SON: The Key to LTE Commercialization

LTE is preferred by operators because it can reduce user delay, it can handle higher user data rates, it has higher volume and better coverage, maintenance costs are lower, and it can be smoothly evolved. However, these advantages do not guarantee the LTE will be successful commercialized. Better user experience and lower operation costs bring with them new challenges in terms of network deployment, maintenance, and implementation. Self organization is a newly introduced network concept that improves the intelligence of LTE networks.

What is SON?

Self organizing network (SON) is a complete set of network concepts for the development of LTE. It is designed for operators who are trying to reduce LTE network construction and OAM costs. It has now been extended to include the entire wireless network.

SON is a new idea for network construction, operation, and maintenance. It is based on the latest wireless technology and combines the advantages of traditional network planning and optimization. SON is mainly applied to LTE but can also be applied to 2G and 3G networks.

What Functions Does SON Have?

SON is characterized by self-configuration, self-optimization, and self-healing.  

Self-configuration means that there is little or no human intervention, from equipment installation to network access. It simplifies new station measurement processes, reduces the necessity for human intervention, and lowers construction needed for realizing plug and play. It substantially reduces the difficulty of deploying new base stations and OAM costs. A SON is capable of autonomously establishing transmission, authenticating nodes, installing and updating software versions, testing equipment, planning neighbourhoods, managing assets, and planning wireless parameters.

Self-optimization involves automatic optimization of network parameters. UE and eNB performance are measured in order to improve network quality and reduce optimization costs. Traditional optimization of OAM is based on assessments made by engineers after drive tests have been performed and simulation data analyzed. SON reduces the need to hire specialists and provides timely reminders and more accurate, detailed test data for network defects. It quickens the processing speed of the trouble ticket. Self-optimisation includes optimizing coverage and capacity, adjusting power transmission (or even shutting down cells) to save energy, detecting and reconfiguring to avoid conflict or confusion, optimizing mobility robustness and load balance, optimizing RACH, coordinating intercell interference and optimizing QoS.   

Self-healing, by definition, means the network can cure itself of network problems. Self-healing involves correlating alarms, locating root causes, detecting silent cells, detecting and compensating for faulty cells, and automatically tracking and diagnosing problems.

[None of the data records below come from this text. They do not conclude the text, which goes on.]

==> inputs of 06-04 <==
==> flow/design.v <==
module design_5 #(parameter width = 8, parameter cwidth =4)(
  input [width-1:0] OPA, OPB,
  input CLK, RST, CE, MODE, CIN,
  input [1:0] INP_VALID,
  input [cwidth-1:0] CMD,
  output reg [2*width:0] RES,
  output reg OFLOW,
  output reg COUT,
  output reg G,
  output reg L,
  output reg E,
  output reg ERR
);
reg [2*width:0] temp;
reg [2*width:0] next_RES;
reg next_COUT, next_OFLOW, next_G, next_L, next_E, next_ERR;
localparam CMD_ADD = 4'b0000;
localparam CMD_SUB = 4'b0001;
localparam CMD_ADD_CIN = 4'b0010;
localparam CMD_SUB_CIN = 4'b0011;
localparam CMD_EGL = 4'b1000;
localparam CMD_INC_MUL = 4'b1001;
localparam CMD_SHIFT_MUL = 4'b1010;
localparam CMD_SI_UNSI_ADD = 4'b1011;
localparam CMD_SI_UNSI_SUB = 4'b1100;
localparam CMD_INC_A = 4'b0100;
localparam CMD_DEC_A = 4'b0101;
localparam CMD_INC_B = 4'b0110;
localparam CMD_DEC_B = 4'b0111;
localparam CMD_AND = 4'b0000;
localparam CMD_NAND = 4'b0001;
localparam CMD_OR = 4'b0010;
localparam CMD_NOR = 4'b0011;
localparam CMD_XOR = 4'b0100;
localparam CMD_XNOR = 4'b0101;
localparam CMD_ROL_A_B = 4'b1100;
localparam CMD_ROR_A_B = 4'b1101;
localparam CMD_NOT_A = 4'b0110;
localparam CMD_SHR1_A = 4'b1000;
localparam CMD_SHLI_A = 4'b1001;
localparam CMD_NOT_B = 4'b0111;
localparam CMD_SHR1_B = 4'b1010;
localparam CMD_SHL1_B = 4'b1011;
wire [2:0] amount;
assign amount = OPB[2:0];
always@(posedge CLK or posedge RST)
begin
    if(RST)begin
        next_RES <= 'b0;
        next_COUT <= 1'b0;
        next_OFLOW <= 1'b0;
        next_G <= 1'b0;
        next_E <= 1'b0;
        next_L <= 1'b0;
        next_ERR <= 1'b0;
    end
    else if(CE)
    begin
        if(INP_VALID == 2'b00)
        begin
            next_RES <= 'b0;
            next_COUT <= 1'b0;
            next_OFLOW <= 1'b0;
            next_G <= 1'b0;
            next_E <= 1'b0;
            next_L <= 1'b0;
            next_ERR <= 1'b0;
        end
        else if(INP_VALID ==2'b11)
        begin
            next_RES <= 'b0;
            next_COUT <= 1'b0;
            next_OFLOW <= 1'b0;
            next_G <= 1'b0;
            next_E <= 1'b0;
            next_L <= 1'b0;
            next_ERR <= 1'b0;
            if(MODE)begin
                case(CMD)
                    CMD_ADD:
                    begin
                        temp = OPA + OPB;
                        next_RES <= temp;
                        next_COUT <= temp[width];
                    end
                    CMD_SUB:
                    begin
                        next_OFLOW <= (OPA<OPB)?1'b1:1'b0;
                        next_RES <= OPA-OPB;
                    end
                    CMD_ADD_CIN:
                    begin
                        temp = OPA + OPB + CIN;
                        next_RES <= temp;
                        next_COUT <= temp[width];
                    end
                    CMD_SUB_CIN:
                    begin
                        next_OFLOW <= (OPA<OPB)?1'b1:1'b0;
                        next_RES <= OPA-OPB-CIN;
                    end
                    CMD_EGL:
                    begin
                        next_RES <= 'b0;
                        if(OPA==OPB)
                        begin
                            next_E <= 1'b1;
                            next_G <= 1'b0;
                            next_L <= 1'b0;
                        end
                        else if(OPA>OPB)
                        begin
                            next_E <= 1'b0;
                            next_G <= 1'b1;
                            next_L <= 1'b0;
                        end
                        else
                        begin
                            next_E <= 1'b0;
                            next_G <= 1'b0;
                            next_L <= 1'b1;
                        end
                    end
                    CMD_INC_MUL:
                    begin
                        temp = (OPA+1) * (OPB+1);
                        next_RES <= temp;
                        next_COUT <= temp[2*width];
                    end
                    CMD_SHIFT_MUL:
                    begin
                        temp =(OPA<<1)*OPB;
                        next_RES <= temp;
                        next_COUT <= temp[2*width];
                    end
                    CMD_SI_UNSI_ADD:
                    begin
                        temp = $signed(OPA) + $signed(OPB);
                        next_RES <= temp;
                        next_COUT <= temp[width];
                        next_OFLOW <= ((OPA[width-1] == OPB[width-1]) && (temp[width-1] != OPA[width-1])) ? 1'b1 : 1'b0;
                        if($signed(OPA)==$signed(OPB))
                        begin
                            next_E <= 1'b1;
                            next_G <= 1'b0;
                            next_L <= 1'b0;
                        end
                        else if($signed(OPA)>$signed(OPB))
                        begin
                            next_E <= 1'b0;
                            next_G <= 1'b1;
                            next_L <= 1'b0;
                        end
                        else
                        begin
                            next_E <= 1'b0;
                            next_G <= 1'b0;
                            next_L <= 1'b1;
                        end
                    end
                    CMD_SI_UNSI_SUB:
                    begin
                        temp = $signed(OPA) - $signed(OPB);
                        next_RES<= temp;
                        next_COUT <= temp[width];
                       next_OFLOW <= ((OPA[width-1] != OPB[width-1]) && (temp[width-1] != OPA[width-1])) ? 1'b1 : 1'b0;
                        if($signed(OPA) == $signed(OPB))
                        begin
                            next_E <= 1'b1;
                            next_G <= 1'b0;
                            next_L <= 1'b0;
                        end
                        else if($signed(OPA) > $signed(OPB))
                        begin
                            next_E <= 1'b0;
                            next_G <= 1'b1;
                            next_L <= 1'b0;
                        end
                        else
                        begin
                            next_E <= 1'b0;
                            next_G <= 1'b0;
                            next_L <= 1'b1;
                        end
                    end
                    default:
                    begin
                        next_RES <= 'b0;
                        next_COUT <= 1'b0;
                        next_OFLOW <= 1'b0;
                        next_G <= 1'b0;
                        next_E <= 1'b0;
                        next_L <= 1'b0;
                        next_ERR <= 1'b0;
                    end
                endcase
            end
            else begin
                case(CMD)
                    CMD_AND:next_RES <= {{width*2-(width-1){1'b0}},OPA&OPB};
                    CMD_NAND:next_RES <= {{width*2-(width-1){1'b0}},~(OPA&OPB)};
                    CMD_OR:next_RES <= {{width*2-(width-1){1'b0}},OPA|OPB};
                    CMD_NOR:next_RES <= {{width*2-(width-1){1'b0}},~(OPA|OPB)};
                    CMD_XOR:next_RES <= {{width*2-(width-1){1'b0}},OPA^OPB};
                    CMD_XNOR:next_RES <= {{width*2-(width-1){1'b0}},~(OPA^OPB)};
                    CMD_ROL_A_B:
                    begin
                        if (amount == 0)
                            next_RES <= {{width*2-(width-1){1'b0}}, OPA};
                        else
                            next_RES <= {{width*2-(width){1'b0}}, (OPA << amount) | (OPA >> (width - amount))};
                        next_ERR <= (width > 3 && |OPB[width-1:3]) ? 1'b1 : 1'b0;
                    end
                    CMD_ROR_A_B:
                    begin
                        if (amount == 0)
                            next_RES <= {{width*2-(width-1){1'b0}}, OPA};
                        else
                            next_RES <= {{width*2-(width-1){1'b0}}, (OPA >> amount) | (OPA << (width - amount))};
                        next_ERR <= (width > 3 && |OPB[width-1:3]) ? 1'b1 : 1'b0;
                    end
                    default:
                    begin
                        next_RES <='b0;
                        next_COUT <= 1'b0;
                        next_OFLOW <= 1'b0;
                        next_G <= 1'b0;
                        next_E <= 1'b0;
                        next_L <= 1'b0;
                        next_ERR <= 1'b0;
                    end
                endcase
            end
        end
        else if(INP_VALID == 2'b01)
        begin
            next_RES <=  'b0;
            next_COUT <= 1'b0;
            next_OFLOW <= 1'b0;
            next_G <= 1'b0;
            next_E <= 1'b0;
            next_L <= 1'b0;
            next_ERR <= 1'b0;
            if(MODE)begin
                case(CMD)
                    CMD_INC_A:next_RES <= OPA+1;
                    CMD_DEC_A:next_RES <= OPA-1;
                    default:
                    begin
                        next_RES <= 'b0;
                        next_COUT <= 1'b0;
                        next_OFLOW <= 1'b0;
                        next_G <= 1'b0;
                        next_E <= 1'b0;
                        next_L <= 1'b0;
                        next_ERR <= 1'b0;
                    end
                endcase
            end
            else begin
                case(CMD)
                    CMD_NOT_A:next_RES <= {{width*2-(width-1){1'b0}},~OPA};
                    CMD_SHR1_A:next_RES <= {{width*2-(width-1){1'b0}},OPA>>1};
                    CMD_SHLI_A:next_RES <= {{width*2-(width-1){1'b0}},OPA<<1};
                    default:
                    begin
                        next_RES <= 'b0;
                        next_COUT <= 1'b0;
                        next_OFLOW <= 1'b0;
                        next_G <= 1'b0;
                        next_E <= 1'b0;
                        next_L <= 1'b0;
                        next_ERR <= 1'b0;
                    end
                endcase
            end
        end
        else if(INP_VALID == 2'b10)
            begin
                next_RES <= 'b0;
                next_COUT <= 1'b0;
                next_OFLOW <= 1'b0;
                next_G <= 1'b0;
                next_E <= 1'b0;
                next_L <= 1'b0;
                next_ERR <= 1'b0;
                if(MODE) begin
                    case(CMD)
                        CMD_INC_B: next_RES <= OPB + 1;
                        CMD_DEC_B: next_RES <= OPB - 1;
                        default:
                        begin
                            next_RES <= 'b0;
                            next_COUT <= 1'b0;
                            next_OFLOW <= 1'b0;
                            next_G <= 1'b0;
                            next_E <= 1'b0;
                            next_L <= 1'b0;
                            next_ERR <= 1'b0;
                        end
                    endcase
                end
                else begin
                    case(CMD)
                        CMD_NOT_B:next_RES <= {{width*2-(width-1){1'b0}},~OPB};
                        CMD_SHR1_B:next_RES <= {{width*2-(width-1){1'b0}},OPB>>1};
                        CMD_SHL1_B:next_RES <= {{width*2-(width-1){1'b0}},OPB<<1};
                        default:
                        begin
                            next_RES <= 'b0;
                            next_COUT <= 1'b0;
                            next_OFLOW <= 1'b0;
                            next_G <= 1'b0;
                            next_E <= 1'b0;
                            next_L <= 1'b0;
                            next_ERR <= 1'b0;
                        end
                    endcase
                end
        end
    end
end
always @(posedge CLK or posedge RST) begin
    if(RST) begin
        RES <= 'b0;
        COUT <= 1'b0;
        OFLOW <= 1'b0;
        G <= 1'b0;
        E <= 1'b0;
        L <= 1'b0;
        ERR <= 1'b0;
    end else if (CE) begin
        RES <= next_RES;
        COUT <= next_COUT;
        OFLOW <= next_OFLOW;
        G <= next_G;
        L <= next_L;
        E <= next_E;
        ERR <= next_ERR;
    end
end
endmodule
==> flow/run.sh <==
#!/bin/bash
# the make line also repeats each setting of config.mk as NAME=value (left out here)
make -C /OpenROAD-flow-scripts/flow DESIGN_CONFIG=/design/flow/config.mk WORK_HOME=/design/flow/orfs CLKGATE_MAP_FILE= finish
==> flow/config.mk <==
export PLATFORM = sky130hd
export DESIGN_NAME = design_5
export DESIGN_NICKNAME = design_5
export VERILOG_FILES = /design/flow/design.v
export SDC_FILE = /design/flow/constraint.sdc
export NUM_CORES = 4
export LEC_CHECK = 0
export CAP_MARGIN = 20
export CELL_PAD_IN_SITES_DETAIL_PLACEMENT = 0
export CORE_MARGIN = 2
export CORE_UTILIZATION = 26
export CTS_CLUSTER_DIAMETER = 168
export CTS_CLUSTER_SIZE = 14
export GPL_ROUTABILITY_DRIVEN = 0
export GPL_TIMING_DRIVEN = 0
export HOLD_SLACK_MARGIN = -0.08
export MAX_ROUTING_LAYER = met5
export PLACE_DENSITY = 0.37
export SETUP_SLACK_MARGIN = -0.55
export SLEW_MARGIN = 40
export TNS_END_PERCENT = 80
==> flow/constraint.sdc <==
create_clock -name core_clock -period 7.21 [get_ports {CLK}]
set_input_delay 1.4420 -clock core_clock [delete_from_list [all_inputs] [get_ports {CLK}]]
set_output_delay 1.4420 -clock core_clock [all_outputs]
set_load 0.01 [all_outputs]
==> 01-17: changes against 06-04 <==
CORE_UTILIZATION = 55   (was 26)
CTS_CLUSTER_DIAMETER = unset   (was 168)
CTS_CLUSTER_SIZE = unset   (was 14)
GPL_ROUTABILITY_DRIVEN = 1   (was 0)
GPL_TIMING_DRIVEN = 1   (was 0)
PLACE_DENSITY = unset   (was 0.37)
==> flow/constraint.sdc (replaced) <==
create_clock -name core_clock -period 5.81 [get_ports {CLK}]
set_input_delay 1.1620 -clock core_clock [delete_from_list [all_inputs] [get_ports {CLK}]]
set_output_delay 1.1620 -clock core_clock [all_outputs]
set_load 0.01 [all_outputs]
==> 08-13: changes against 06-04 <==
ABC_AREA = 1   (was unset)
CELL_PAD_IN_SITES_GLOBAL_PLACEMENT = 3   (was unset)
CORE_ASPECT_RATIO = 0.75   (was unset)
CORE_MARGIN = 4   (was 2)
CORE_UTILIZATION = 46   (was 26)
CTS_CLUSTER_DIAMETER = unset   (was 168)
CTS_CLUSTER_SIZE = unset   (was 14)
GPL_TIMING_DRIVEN = 1   (was 0)
MAX_ROUTING_LAYER = met4   (was met5)
MIN_ROUTING_LAYER = met2   (was unset)
PLACE_DENSITY = unset   (was 0.37)
SETUP_SLACK_MARGIN = unset   (was -0.55)
TNS_END_PERCENT = 40   (was 80)
==> flow/constraint.sdc (replaced) <==
create_clock -name core_clock -period 8.75 [get_ports {CLK}]
set_input_delay 1.7500 -clock core_clock [delete_from_list [all_inputs] [get_ports {CLK}]]
set_output_delay 1.7500 -clock core_clock [all_outputs]
set_load 0.01 [all_outputs]
==> 03-08: changes against 06-04 <==
ABC_AREA = 1   (was unset)
CELL_PAD_IN_SITES_DETAIL_PLACEMENT = unset   (was 0)
CORE_UTILIZATION = 66   (was 26)
CTS_CLUSTER_DIAMETER = unset   (was 168)
CTS_CLUSTER_SIZE = unset   (was 14)
GPL_ROUTABILITY_DRIVEN = unset   (was 0)
GPL_TIMING_DRIVEN = unset   (was 0)
HOLD_SLACK_MARGIN = 0.29   (was -0.08)
MAX_ROUTING_LAYER = unset   (was met5)
PLACE_DENSITY = unset   (was 0.37)
SETUP_SLACK_MARGIN = -0.2   (was -0.55)
SLEW_MARGIN = 20   (was 40)
TNS_END_PERCENT = unset   (was 80)
==> flow/constraint.sdc (replaced) <==
create_clock -name core_clock -period 4.2 [get_ports {CLK}]
set_input_delay 0.8400 -clock core_clock [delete_from_list [all_inputs] [get_ports {CLK}]]
set_output_delay 0.8400 -clock core_clock [all_outputs]
set_load 0.01 [all_outputs]
==> summary of the runs <==
- 03-08 failed in 5_1_grt on GRT-0116. 01-17 finished but failed the layout checks on negative setup slack. 08-13 aborted during 3_1_place_gp_skip_io (GPL-0301). 06-04 produced a layout that fails on negative setup slack.
- Sequential cell count is the same in 01-17 and 06-04.
- Of 01-17 and 06-04, 06-04 has the higher routed wire length (gap 15%, measured against 06-04).
- Of 01-17 and 06-04, 06-04 has the higher setup slack (gap 0.12 ns).
- In 06-04 the combinational power is lower than in 01-17, by about 27%.
- Of 06-04 and 01-17, 06-04 has the higher register-to-register slack (gap 1.3 ns).
- Of 06-04 and 01-17, 01-17 has the higher final area (gap about 4.7%, measured against 01-17).
==> figures <==
Maximum buffer depth of the clock tree: 06-04 2; 03-08 2; 01-17 2; 08-13 -
Instance area after placement: 06-04 12600 µm²; 03-08 13440 µm²; 01-17 13130 µm²; 08-13 -
Insertion delay of the later-clocked pin in the worst-skew pair: 06-04 0.28 ns; 03-08 -; 01-17 0.29 ns; 08-13 -
Detailed Route WL: 06-04 50460 µm; 03-08 -; 01-17 42670 µm; 08-13 -
Sw Share: 06-04 0.5328; 03-08 -; 01-17 0.4734; 08-13 -
Final TNS setup: 06-04 -1.170 ns; 03-08 -; 01-17 -2.691 ns; 08-13 -
Part of the power in registers: 06-04 0.124; 03-08 -; 01-17 0.116; 08-13 -
Startpoint of the tightest hold check path: 06-04 next_RES[4]; 03-08 -; 01-17 RES[10]; 08-13 -
Routed vias/inst: 06-04 5.365; 03-08 -; 01-17 6.388; 08-13 -
Reported clock group power: 06-04 0.218 mW; 03-08 -; 01-17 0.269 mW; 08-13 -
# resized after CTS: 06-04 15; 03-08 211; 01-17 27; 08-13 -
Comb area: 06-04 9264 µm²; 03-08 -; 01-17 9296 µm²; 08-13 -
Result of the run: 06-04 failed layout checks; 03-08 stopped before the end; 01-17 failed layout checks; 08-13 stopped before the end
Failing step: 06-04 -; 03-08 5_1_grt; 01-17 -; 08-13 3_1_place_gp_skip_io
Violated checks: 06-04 negative setup slack; 03-08 -; 01-17 negative setup slack; 08-13 -

* * *

==> run K: inputs <==
Starts from the design.v that is shown in full above.
Settings: LEC_CHECK=0, CAP_MARGIN=20, CELL_PAD_IN_SITES_GLOBAL_PLACEMENT=3, CORE_ASPECT_RATIO=0.62, CORE_MARGIN=10, CORE_UTILIZATION=45, CTS_CLUSTER_DIAMETER=238, CTS_CLUSTER_SIZE=75, GPL_TIMING_DRIVEN=0, MIN_ROUTING_LAYER=met2, PLACE_DENSITY_LB_ADDON=0.1, SLEW_MARGIN=20, TNS_END_PERCENT=90; clock period 10.0 ns.
run.sh (not shown) runs the stock make flow with config.mk's settings and CLKGATE_MAP_FILE=.
==> run E: changes against run K <==
==> flow/config.mk (replaced) <==
export PLATFORM = sky130hd
export DESIGN_NAME = design_5
export DESIGN_NICKNAME = design_5
export VERILOG_FILES = /design/flow/design.v
export SDC_FILE = /design/flow/constraint.sdc
export NUM_CORES = 4
export LEC_CHECK = 0
export CAP_MARGIN = 20
export CELL_PAD_IN_SITES_DETAIL_PLACEMENT = 0
export CORE_MARGIN = 2
export CORE_UTILIZATION = 17
export GPL_ROUTABILITY_DRIVEN = 0
export GPL_TIMING_DRIVEN = 0
export HOLD_SLACK_MARGIN = -0.08
export MAX_ROUTING_LAYER = met5
export PLACE_DENSITY = 0.37
export SETUP_SLACK_MARGIN = -0.55
export SLEW_MARGIN = 40
export TNS_END_PERCENT = 80
==> flow/constraint.sdc (replaced) <==
create_clock -name core_clock -period 7.21 [get_ports {CLK}]
set_input_delay 1.4420 -clock core_clock [delete_from_list [all_inputs] [get_ports {CLK}]]
set_output_delay 1.4420 -clock core_clock [all_outputs]
set_load 0.01 [all_outputs]
==> run G: changes against run K <==
==> flow/config.mk (replaced) <==
export PLATFORM = sky130hd
export DESIGN_NAME = design_5
export DESIGN_NICKNAME = design_5
export VERILOG_FILES = /design/flow/design.v
export SDC_FILE = /design/flow/constraint.sdc
export NUM_CORES = 4
export LEC_CHECK = 0
export ABC_AREA = 1
export CAP_MARGIN = 0
export CORE_MARGIN = 2
export CORE_UTILIZATION = 72
export CTS_CLUSTER_SIZE = 10
export PLACE_DENSITY = 0.39
export SLEW_MARGIN = 20
==> flow/constraint.sdc (replaced) <==
create_clock -name core_clock -period 5.47 [get_ports {CLK}]
set_input_delay 1.0940 -clock core_clock [delete_from_list [all_inputs] [get_ports {CLK}]]
set_output_delay 1.0940 -clock core_clock [all_outputs]
set_load 0.01 [all_outputs]
==> run B: changes against run K <==
--- a/flow/config.mk
+++ b/flow/config.mk
@@ -9,10 +9,8 @@
 export CELL_PAD_IN_SITES_GLOBAL_PLACEMENT = 3
-export CORE_ASPECT_RATIO = 0.62
+export CORE_ASPECT_RATIO = 1.27
 export CORE_MARGIN = 10
-export CORE_UTILIZATION = 45
+export CORE_UTILIZATION = 40
 export CTS_CLUSTER_DIAMETER = 238
-export CTS_CLUSTER_SIZE = 75
-export GPL_TIMING_DRIVEN = 0
+export CTS_CLUSTER_SIZE = 90
 export MIN_ROUTING_LAYER = met2
-export PLACE_DENSITY_LB_ADDON = 0.1
 export SLEW_MARGIN = 20
==> flow/constraint.sdc (replaced) <==
create_clock -name core_clock -period 8.0 [get_ports {CLK}]
set_input_delay 1.6000 -clock core_clock [delete_from_list [all_inputs] [get_ports {CLK}]]
set_output_delay 1.6000 -clock core_clock [all_outputs]
set_load 0.01 [all_outputs]
==> results_slide.txt <==
Flow Results at a Glance

Die
  – Num rows: 45
  – Die height: 145 um

Run status
  – Stopping stage: global placement (3_3_place_gp)
  – Run status: aborted with a tool error
  – Stop err: [ERROR FLW-0024] Place density exceeds 1.0 (current PLACE_DENSITY_LB_ADDON =  0.1). Please check if the value of  PLACE_DENSITY_LB_ADDON is between 0 and 0.99.
That was run K.
==> results_slide.txt <==
Flow Results at a Glance

Run status
  – Stopping stage: global routing (5_1_grt)
  – Run status: aborted with a tool error
  – Stop err: [ERROR GRT-0232] Routing congestion too high. Check the congestion heatmap in the GUI.

Die
  – Num rows: 45
That was run G.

SON involves all aspects of network deployment, and makes traditional OAM methods more intelligent.

Why Does LTE Need SON?

The network element node of an LTE access network is evolved NodeB. eNB evolved from NodeB and RNC in 3G. X2 is the interface between nodes, and S1 is the interface of the core network. The compressed nodes considerably improve processing speed and efficiency in internal signalling. The full evolution of packet networks is a typical improvement in LTE networks. The 3GPP definition of SAE architecture specifies support for multiple wireless modes and the necessity for high speed, low latency, and optimized packet transmission. S1 is must be used to switch between different network standards, and X2 can be used to switch between LTE cells.

Because of LTE’s flat structure, eNBs encompass two original elements of the access network of 2G and 3G. Therefore, the number and complexity of wireless base station configuration parameters increases sharply. The cost of network planning, OAM, and upgrading is unacceptably high for operators. Also, the number of element nodes and eNBs increases significantly for the full-coverage LTE network. Because of the considerably weakened LTE frequency and penetration loss at high-frequency, small cells are used by leading telecommunication manufacturers and operators.

For full coverage and high capacity, HetNet is proposed. In addition to macro eNB, home eNB is introduced to extend indoor coverage and increase capacity in urban hotspots. Wireless relay stations are used for low-cost coverage. All these elements form a real heterogeneous network. Macro stations reduce the operation cost of SON, and home eNB meets the needs of SON in various scenarios. It is necessary to consider the affect of changing wireless environment, turn-on time and frequency flexibility, and power consumption for end users. These are challenges in traditional network planning, construction, and maintenance.

In addition, the coexistence of LTE, 2G and 3G networks needs to be taken into account to ensure smooth future evolution.

Many other issues cannot be dealt with by traditional maintenance methods. Such issues include capacity and power consumed as a result of wide coverage, flexible deployment and changed OAM modes based on home eNB, interference caused by hotspot coverage, and load adaptation. These increase labor and maintenance costs, and so operators have long awaited the arrival of SON.

SON’s Progressive Development

SON is an essential part of LTE development and commercialization. As a result of 3GPP and NGMN-related projects, issue-tracking and legalization are under way. There is still much work to be done in terms of functional collaboration and improvement. Commercialization involves a run-in period. ZTE, the leading provider of LTE equipment and solutions has been keeping abreast of relevant legislation and is conducting R&D on SON. As the result of substantial investment in R&D, ZTE has come up with a series of SON solutions.

SON is an essential driving force behind the evolution from mobile telecommunication networks to smart networks and is playing an increasingly important role in LTE.